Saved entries
-- -- --
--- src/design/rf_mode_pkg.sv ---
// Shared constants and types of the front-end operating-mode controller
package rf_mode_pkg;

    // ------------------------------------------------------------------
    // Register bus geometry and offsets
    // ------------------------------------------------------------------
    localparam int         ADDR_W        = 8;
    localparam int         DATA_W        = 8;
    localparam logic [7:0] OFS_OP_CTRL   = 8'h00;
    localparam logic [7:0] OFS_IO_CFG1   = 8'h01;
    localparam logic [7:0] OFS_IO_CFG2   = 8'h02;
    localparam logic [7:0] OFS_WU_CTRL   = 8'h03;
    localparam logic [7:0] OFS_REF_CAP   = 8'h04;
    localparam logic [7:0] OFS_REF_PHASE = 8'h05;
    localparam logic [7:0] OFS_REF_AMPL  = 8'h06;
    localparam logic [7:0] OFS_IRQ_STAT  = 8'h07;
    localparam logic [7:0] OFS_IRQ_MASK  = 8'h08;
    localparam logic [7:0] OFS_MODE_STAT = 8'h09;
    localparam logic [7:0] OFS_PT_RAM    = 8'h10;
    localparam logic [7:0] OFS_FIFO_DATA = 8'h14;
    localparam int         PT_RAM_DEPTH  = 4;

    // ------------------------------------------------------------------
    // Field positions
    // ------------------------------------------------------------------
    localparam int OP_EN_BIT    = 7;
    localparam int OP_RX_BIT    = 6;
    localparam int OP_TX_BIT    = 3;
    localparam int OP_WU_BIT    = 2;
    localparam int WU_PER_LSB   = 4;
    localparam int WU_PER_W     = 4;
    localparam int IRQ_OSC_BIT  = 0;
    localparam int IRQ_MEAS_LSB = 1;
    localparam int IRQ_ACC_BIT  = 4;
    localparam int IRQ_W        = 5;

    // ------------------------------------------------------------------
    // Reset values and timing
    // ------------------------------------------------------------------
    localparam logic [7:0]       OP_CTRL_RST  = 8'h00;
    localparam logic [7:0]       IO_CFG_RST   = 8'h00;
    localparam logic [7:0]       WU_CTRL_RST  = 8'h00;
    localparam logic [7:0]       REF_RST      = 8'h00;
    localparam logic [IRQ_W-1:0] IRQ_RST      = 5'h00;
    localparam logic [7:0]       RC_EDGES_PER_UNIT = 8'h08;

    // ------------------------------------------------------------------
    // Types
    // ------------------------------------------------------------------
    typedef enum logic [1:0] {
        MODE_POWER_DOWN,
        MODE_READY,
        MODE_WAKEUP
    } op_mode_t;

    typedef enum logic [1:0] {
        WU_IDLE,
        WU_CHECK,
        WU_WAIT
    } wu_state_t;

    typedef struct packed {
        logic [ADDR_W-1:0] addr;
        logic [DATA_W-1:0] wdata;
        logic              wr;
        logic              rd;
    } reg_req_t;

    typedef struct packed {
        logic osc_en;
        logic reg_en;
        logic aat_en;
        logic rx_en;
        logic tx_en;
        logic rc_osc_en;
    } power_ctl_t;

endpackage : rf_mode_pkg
-- -- --
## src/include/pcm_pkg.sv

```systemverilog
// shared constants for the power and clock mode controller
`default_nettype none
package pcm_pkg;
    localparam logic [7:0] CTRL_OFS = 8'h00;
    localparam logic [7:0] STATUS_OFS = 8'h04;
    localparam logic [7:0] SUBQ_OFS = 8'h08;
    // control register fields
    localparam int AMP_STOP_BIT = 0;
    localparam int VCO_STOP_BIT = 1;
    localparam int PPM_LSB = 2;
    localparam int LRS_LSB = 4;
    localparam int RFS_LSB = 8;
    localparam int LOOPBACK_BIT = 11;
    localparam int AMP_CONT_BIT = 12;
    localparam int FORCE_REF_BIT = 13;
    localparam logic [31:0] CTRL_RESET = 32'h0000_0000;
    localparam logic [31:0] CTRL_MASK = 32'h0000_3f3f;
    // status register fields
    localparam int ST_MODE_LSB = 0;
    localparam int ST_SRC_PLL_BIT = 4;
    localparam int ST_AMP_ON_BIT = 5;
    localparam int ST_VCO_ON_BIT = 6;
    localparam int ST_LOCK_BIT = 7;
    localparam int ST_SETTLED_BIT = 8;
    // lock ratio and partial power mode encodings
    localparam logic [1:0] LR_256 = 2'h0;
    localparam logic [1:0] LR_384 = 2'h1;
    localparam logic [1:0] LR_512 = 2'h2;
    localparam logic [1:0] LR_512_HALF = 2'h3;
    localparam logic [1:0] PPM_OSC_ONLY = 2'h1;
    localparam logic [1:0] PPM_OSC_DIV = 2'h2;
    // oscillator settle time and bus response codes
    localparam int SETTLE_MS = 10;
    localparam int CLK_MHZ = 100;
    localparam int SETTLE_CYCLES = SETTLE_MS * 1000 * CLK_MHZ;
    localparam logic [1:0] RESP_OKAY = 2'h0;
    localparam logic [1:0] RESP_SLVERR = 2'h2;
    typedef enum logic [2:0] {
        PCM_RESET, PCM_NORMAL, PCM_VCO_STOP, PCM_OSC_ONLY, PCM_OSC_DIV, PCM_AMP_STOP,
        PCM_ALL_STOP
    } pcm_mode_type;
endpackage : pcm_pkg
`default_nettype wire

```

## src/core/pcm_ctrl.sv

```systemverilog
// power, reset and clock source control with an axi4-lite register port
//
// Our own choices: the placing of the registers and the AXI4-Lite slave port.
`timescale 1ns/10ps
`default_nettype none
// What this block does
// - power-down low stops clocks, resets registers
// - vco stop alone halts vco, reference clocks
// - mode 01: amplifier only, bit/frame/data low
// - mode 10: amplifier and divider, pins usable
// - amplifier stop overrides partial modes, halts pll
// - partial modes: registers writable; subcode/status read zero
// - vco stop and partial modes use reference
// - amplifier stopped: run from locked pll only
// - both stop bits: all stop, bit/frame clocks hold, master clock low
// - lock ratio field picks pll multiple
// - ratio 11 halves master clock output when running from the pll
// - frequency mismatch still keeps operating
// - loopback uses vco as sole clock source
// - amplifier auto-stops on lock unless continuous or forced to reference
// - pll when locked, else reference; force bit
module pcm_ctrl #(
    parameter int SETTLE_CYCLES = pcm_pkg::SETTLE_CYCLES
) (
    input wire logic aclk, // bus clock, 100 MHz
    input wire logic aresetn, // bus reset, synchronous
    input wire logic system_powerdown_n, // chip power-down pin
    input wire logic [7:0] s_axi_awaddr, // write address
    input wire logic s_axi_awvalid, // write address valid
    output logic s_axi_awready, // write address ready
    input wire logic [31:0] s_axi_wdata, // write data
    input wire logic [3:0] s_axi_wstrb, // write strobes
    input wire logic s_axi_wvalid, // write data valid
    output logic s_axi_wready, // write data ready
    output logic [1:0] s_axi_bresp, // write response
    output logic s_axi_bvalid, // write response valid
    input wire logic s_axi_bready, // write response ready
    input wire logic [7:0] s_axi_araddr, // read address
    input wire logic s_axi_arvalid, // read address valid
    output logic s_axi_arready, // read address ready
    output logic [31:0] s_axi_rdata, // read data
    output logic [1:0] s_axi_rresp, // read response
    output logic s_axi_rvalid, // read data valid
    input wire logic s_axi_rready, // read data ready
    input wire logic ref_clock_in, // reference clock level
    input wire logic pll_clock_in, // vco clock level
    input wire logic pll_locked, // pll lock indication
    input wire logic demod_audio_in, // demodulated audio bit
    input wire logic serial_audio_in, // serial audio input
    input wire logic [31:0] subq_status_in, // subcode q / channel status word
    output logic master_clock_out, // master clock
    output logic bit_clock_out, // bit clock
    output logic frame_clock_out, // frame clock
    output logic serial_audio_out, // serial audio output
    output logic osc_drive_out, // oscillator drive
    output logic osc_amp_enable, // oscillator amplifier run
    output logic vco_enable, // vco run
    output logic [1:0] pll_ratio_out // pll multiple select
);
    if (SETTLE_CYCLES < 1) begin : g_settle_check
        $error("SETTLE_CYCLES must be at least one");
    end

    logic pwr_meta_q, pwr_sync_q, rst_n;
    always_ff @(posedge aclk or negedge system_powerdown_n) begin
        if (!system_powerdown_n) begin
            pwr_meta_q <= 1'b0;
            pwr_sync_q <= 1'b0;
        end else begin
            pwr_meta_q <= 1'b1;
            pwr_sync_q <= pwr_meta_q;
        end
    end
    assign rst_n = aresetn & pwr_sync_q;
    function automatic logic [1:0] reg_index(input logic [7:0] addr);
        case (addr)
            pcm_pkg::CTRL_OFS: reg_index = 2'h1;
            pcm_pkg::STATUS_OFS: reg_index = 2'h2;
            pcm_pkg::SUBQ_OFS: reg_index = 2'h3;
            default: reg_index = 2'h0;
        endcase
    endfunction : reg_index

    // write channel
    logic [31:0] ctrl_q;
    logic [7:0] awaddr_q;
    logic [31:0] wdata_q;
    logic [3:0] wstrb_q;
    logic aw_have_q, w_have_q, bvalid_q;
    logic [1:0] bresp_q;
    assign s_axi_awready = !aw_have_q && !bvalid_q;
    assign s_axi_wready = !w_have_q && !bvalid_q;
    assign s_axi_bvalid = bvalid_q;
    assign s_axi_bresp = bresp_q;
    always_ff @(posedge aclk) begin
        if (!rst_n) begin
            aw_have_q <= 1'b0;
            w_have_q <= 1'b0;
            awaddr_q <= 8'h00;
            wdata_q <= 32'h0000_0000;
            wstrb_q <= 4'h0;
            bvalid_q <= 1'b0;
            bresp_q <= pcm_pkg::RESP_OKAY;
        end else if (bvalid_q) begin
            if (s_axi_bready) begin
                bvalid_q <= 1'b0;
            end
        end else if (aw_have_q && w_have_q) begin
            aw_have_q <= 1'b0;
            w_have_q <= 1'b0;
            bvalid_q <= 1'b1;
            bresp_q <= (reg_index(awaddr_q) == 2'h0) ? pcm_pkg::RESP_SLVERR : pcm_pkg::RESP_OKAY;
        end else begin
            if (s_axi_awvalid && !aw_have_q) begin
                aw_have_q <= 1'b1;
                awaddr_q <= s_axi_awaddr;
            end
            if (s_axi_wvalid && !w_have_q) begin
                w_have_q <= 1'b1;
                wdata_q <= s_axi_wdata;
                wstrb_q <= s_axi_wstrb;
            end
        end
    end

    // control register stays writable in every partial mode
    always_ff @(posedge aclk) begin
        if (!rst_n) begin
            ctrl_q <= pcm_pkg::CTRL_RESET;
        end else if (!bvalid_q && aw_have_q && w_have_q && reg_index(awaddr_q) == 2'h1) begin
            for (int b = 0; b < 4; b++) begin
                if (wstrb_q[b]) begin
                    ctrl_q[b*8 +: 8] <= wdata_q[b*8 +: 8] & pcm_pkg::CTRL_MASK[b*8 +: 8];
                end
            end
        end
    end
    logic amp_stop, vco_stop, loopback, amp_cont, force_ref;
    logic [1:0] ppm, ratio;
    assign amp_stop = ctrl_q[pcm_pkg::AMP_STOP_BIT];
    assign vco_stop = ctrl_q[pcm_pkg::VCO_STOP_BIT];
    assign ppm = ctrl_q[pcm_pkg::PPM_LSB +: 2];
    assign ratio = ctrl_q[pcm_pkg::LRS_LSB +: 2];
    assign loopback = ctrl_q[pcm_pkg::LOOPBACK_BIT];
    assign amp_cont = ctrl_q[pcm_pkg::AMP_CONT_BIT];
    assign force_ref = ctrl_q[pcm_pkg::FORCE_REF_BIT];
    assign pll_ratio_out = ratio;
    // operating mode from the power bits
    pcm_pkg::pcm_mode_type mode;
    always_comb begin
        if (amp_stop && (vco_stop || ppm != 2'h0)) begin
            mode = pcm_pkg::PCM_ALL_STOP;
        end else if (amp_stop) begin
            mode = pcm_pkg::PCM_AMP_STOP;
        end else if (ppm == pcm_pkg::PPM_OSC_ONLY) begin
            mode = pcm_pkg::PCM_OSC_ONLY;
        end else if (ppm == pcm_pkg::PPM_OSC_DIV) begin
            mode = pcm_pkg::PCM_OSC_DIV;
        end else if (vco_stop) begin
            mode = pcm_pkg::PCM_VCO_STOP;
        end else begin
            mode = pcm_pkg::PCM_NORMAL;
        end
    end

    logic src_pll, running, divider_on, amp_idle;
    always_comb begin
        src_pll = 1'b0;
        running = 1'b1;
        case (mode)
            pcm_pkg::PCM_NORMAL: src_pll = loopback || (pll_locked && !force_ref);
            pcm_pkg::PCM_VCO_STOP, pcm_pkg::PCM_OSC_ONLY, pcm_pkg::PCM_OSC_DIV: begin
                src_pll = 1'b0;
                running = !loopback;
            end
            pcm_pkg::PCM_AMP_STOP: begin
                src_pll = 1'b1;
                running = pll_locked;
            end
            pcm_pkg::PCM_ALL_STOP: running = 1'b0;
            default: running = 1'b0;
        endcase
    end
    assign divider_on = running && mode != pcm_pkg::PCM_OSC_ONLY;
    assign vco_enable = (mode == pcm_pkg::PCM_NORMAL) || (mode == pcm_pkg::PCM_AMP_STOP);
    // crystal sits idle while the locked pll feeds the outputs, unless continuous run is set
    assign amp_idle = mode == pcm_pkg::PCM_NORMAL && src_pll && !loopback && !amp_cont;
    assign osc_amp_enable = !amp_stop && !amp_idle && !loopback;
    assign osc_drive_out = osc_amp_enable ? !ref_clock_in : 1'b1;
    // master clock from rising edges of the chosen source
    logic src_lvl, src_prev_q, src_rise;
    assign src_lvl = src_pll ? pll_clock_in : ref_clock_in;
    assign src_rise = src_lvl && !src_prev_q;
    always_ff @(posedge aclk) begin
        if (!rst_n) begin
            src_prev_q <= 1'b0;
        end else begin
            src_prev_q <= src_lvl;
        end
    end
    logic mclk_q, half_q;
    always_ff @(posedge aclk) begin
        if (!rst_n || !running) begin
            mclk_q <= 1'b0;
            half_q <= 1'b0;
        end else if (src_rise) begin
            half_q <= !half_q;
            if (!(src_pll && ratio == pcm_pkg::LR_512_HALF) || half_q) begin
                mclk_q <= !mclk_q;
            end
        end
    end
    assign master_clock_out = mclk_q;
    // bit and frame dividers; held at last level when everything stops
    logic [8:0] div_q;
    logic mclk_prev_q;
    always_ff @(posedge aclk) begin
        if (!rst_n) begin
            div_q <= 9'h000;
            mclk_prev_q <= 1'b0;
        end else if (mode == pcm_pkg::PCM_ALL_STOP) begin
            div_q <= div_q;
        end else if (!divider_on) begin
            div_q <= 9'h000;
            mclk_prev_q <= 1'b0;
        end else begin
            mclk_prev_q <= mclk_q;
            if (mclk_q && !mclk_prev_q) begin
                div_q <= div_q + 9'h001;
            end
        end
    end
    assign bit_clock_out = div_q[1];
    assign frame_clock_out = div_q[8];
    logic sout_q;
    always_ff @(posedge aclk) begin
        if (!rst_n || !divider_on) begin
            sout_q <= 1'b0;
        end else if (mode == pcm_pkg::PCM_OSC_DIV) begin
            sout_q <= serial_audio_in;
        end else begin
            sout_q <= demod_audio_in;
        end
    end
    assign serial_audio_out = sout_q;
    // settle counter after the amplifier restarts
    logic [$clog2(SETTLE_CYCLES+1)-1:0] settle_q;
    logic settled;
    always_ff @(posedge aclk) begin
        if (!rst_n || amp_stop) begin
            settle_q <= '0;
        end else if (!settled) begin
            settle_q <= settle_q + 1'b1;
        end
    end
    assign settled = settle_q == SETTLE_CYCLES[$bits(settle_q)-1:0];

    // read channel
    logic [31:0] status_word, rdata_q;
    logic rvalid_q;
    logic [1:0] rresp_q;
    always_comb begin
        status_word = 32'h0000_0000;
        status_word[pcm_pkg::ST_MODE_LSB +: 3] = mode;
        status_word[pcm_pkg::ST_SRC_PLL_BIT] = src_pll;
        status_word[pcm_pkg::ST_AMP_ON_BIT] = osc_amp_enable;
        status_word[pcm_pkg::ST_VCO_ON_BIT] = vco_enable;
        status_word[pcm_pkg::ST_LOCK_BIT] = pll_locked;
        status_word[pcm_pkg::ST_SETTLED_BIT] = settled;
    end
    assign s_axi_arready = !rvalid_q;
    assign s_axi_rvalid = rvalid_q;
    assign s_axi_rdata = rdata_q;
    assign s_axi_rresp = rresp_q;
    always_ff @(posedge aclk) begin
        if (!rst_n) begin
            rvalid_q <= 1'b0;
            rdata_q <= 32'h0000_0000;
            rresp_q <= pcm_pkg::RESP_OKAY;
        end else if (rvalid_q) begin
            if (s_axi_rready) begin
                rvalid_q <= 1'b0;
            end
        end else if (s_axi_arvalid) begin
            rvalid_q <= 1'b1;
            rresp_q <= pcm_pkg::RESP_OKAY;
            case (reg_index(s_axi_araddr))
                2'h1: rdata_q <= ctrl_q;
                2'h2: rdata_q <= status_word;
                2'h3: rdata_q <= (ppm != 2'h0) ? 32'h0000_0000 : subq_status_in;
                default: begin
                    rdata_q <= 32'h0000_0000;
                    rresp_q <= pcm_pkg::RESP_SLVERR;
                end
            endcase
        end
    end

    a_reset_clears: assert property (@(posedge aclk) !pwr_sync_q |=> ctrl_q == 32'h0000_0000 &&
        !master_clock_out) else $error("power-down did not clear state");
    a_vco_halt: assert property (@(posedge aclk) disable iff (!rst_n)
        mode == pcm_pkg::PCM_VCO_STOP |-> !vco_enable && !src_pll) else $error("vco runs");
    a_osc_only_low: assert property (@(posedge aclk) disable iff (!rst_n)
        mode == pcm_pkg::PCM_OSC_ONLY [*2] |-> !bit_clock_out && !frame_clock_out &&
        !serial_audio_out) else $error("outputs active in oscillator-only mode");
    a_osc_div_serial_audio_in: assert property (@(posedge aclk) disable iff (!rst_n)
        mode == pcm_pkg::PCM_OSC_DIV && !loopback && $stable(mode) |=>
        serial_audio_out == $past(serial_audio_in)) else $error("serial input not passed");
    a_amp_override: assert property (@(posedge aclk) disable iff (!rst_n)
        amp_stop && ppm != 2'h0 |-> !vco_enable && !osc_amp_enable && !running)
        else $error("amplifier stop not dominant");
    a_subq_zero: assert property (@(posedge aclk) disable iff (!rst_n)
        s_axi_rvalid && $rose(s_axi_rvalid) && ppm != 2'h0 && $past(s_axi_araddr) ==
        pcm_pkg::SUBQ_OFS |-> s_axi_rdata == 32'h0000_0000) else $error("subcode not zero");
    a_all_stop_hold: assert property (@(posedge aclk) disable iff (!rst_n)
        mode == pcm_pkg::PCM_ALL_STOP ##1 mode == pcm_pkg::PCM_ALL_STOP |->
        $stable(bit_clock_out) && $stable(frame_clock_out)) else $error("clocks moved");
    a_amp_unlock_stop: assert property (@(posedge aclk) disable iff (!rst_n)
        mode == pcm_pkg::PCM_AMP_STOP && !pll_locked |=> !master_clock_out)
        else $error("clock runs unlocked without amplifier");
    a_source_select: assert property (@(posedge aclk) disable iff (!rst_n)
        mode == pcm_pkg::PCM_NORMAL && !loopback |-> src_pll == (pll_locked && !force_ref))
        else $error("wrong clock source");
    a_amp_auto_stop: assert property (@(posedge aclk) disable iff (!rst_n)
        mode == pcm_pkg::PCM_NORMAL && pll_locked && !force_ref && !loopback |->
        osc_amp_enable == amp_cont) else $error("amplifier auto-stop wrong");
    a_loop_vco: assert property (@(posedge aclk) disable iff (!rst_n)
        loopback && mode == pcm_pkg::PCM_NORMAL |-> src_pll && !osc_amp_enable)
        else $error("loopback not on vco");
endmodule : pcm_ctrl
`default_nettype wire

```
-- -- --
__Activity__. Look for the string "operating" in the data above and return every line that has it.

__Written answer__.
// Shared constants and types of the front-end operating-mode controller
// - frequency mismatch still keeps operating
    // operating mode from the power bits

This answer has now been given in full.